Hi Francis, thanks for the message. Üorked on the table for Pivə. Will work more later. Great project. Good luck. --Mehrdad 19:11, 1 September 2007 (BST)
Really glad to see this project,and hope can contribute more in the future. I have to admit though that although I am a native speaker of Azerbaijani, I had no formal education in this language so I may be wrong on some cases. Yes I have a MSN account and will send you the id via email. --Mehrdad 11:24, 4 September 2007 (BST)

Hi. I don't know about 'awesome' yet - I have a bug or two to work out ("Error: Unsupported transducer type for ."), some tag reordering to do, and a heck of a lot more pardefs to write (Polish morphology is... extensive :)

Actually, I'm interested in Polish-{English,Irish,Russian} and Irish-English. I have a lot of spare time :) Yes, I would be very interested in help with SVN, thank you.

IM... hmm... I have Google Chat, Tlen, and ICQ (if it still works). Any preference?
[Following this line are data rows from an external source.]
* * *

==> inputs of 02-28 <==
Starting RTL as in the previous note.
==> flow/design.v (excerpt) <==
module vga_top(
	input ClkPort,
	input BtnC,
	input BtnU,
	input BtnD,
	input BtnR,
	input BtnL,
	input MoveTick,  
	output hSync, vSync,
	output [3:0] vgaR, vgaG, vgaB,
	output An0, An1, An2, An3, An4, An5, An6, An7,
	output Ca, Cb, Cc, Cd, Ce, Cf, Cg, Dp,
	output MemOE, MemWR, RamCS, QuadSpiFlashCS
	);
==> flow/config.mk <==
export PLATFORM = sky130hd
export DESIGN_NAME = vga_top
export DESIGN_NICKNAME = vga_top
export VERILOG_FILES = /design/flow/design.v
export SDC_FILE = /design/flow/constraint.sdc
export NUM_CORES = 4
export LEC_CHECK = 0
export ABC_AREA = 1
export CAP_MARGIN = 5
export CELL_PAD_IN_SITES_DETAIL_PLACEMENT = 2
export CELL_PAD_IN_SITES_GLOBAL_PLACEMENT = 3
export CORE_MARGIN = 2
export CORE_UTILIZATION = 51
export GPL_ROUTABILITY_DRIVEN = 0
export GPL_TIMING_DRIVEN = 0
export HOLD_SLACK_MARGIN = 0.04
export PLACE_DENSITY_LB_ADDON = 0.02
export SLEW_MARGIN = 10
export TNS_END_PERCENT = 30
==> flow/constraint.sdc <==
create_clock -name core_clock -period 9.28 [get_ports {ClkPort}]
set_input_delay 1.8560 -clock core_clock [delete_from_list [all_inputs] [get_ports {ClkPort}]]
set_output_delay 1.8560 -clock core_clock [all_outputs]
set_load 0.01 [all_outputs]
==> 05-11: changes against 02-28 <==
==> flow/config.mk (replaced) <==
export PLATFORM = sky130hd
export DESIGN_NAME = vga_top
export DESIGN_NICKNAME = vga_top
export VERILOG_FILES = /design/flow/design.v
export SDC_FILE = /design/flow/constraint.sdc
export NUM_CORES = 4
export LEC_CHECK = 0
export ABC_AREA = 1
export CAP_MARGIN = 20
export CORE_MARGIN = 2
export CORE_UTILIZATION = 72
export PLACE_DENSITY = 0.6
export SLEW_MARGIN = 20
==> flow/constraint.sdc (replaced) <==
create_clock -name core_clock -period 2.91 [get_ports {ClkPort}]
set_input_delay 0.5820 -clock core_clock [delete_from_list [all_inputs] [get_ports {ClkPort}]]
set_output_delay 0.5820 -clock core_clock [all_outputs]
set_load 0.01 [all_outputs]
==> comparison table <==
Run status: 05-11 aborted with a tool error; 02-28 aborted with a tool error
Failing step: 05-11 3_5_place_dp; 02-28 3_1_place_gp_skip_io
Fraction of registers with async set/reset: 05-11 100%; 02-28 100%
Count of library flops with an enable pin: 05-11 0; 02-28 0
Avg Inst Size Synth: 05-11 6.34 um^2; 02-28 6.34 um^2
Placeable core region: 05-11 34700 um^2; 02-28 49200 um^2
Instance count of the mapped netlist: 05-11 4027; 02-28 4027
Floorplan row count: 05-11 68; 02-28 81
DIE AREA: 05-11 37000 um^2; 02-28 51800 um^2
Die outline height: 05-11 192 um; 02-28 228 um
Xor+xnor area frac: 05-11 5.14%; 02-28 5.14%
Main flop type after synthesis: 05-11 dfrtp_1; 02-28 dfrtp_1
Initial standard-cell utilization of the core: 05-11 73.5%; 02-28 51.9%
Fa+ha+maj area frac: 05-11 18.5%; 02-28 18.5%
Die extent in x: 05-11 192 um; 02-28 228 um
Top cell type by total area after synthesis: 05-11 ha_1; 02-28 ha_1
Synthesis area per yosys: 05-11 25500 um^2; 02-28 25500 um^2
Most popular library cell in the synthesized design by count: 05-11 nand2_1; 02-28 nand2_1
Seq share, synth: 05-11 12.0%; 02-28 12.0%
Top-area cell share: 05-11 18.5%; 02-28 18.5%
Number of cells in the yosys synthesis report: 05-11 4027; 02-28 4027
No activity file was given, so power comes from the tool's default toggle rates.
I have a few Polish-English wordlists that I've built up over the past few years of learning the language; I just need to gather them, sort them, and add morphological information. I'll certainly have a look at it. Thanks again. -- Jimregan 21:16, 6 October 2007 (BST)

English

Hi Francis, it was I who made the edits to the Apertium HOWTO. One thing, I changed the spelling to "realized" because that is how it is spelled in international English (US, Canada, etc.). Your spelling is a British variation, a French derivative (not German like the "z" spelling). Same goes for many other words. For instance, internationalization, not internationisation (it is even indicated as a spelling error in this Wiki editor, with red text, and so is "realise"). --Laseray 14:33, 17 April 2008 (BST)

Breton

  • Hi, besides TermOfis, our terminological database, we are building a lexicographical one. I haven't checked it recently but it should be around 60 000 lemmatized forms in it by now. Do you think it could help you ? --Fulup 17:31, 9 November 2008 (UTC)

Yes definitely! Do you know if it includes part-of-speech also?

no, it does not (I'll show you in December), but Omegawiki have some.

We have been working on extracting information from Jan Deloof's dictionary of Breton--Dutch, which he let us use under the GPL. Do you know of it? - Francis Tyers 17:33, 9 November 2008 (UTC)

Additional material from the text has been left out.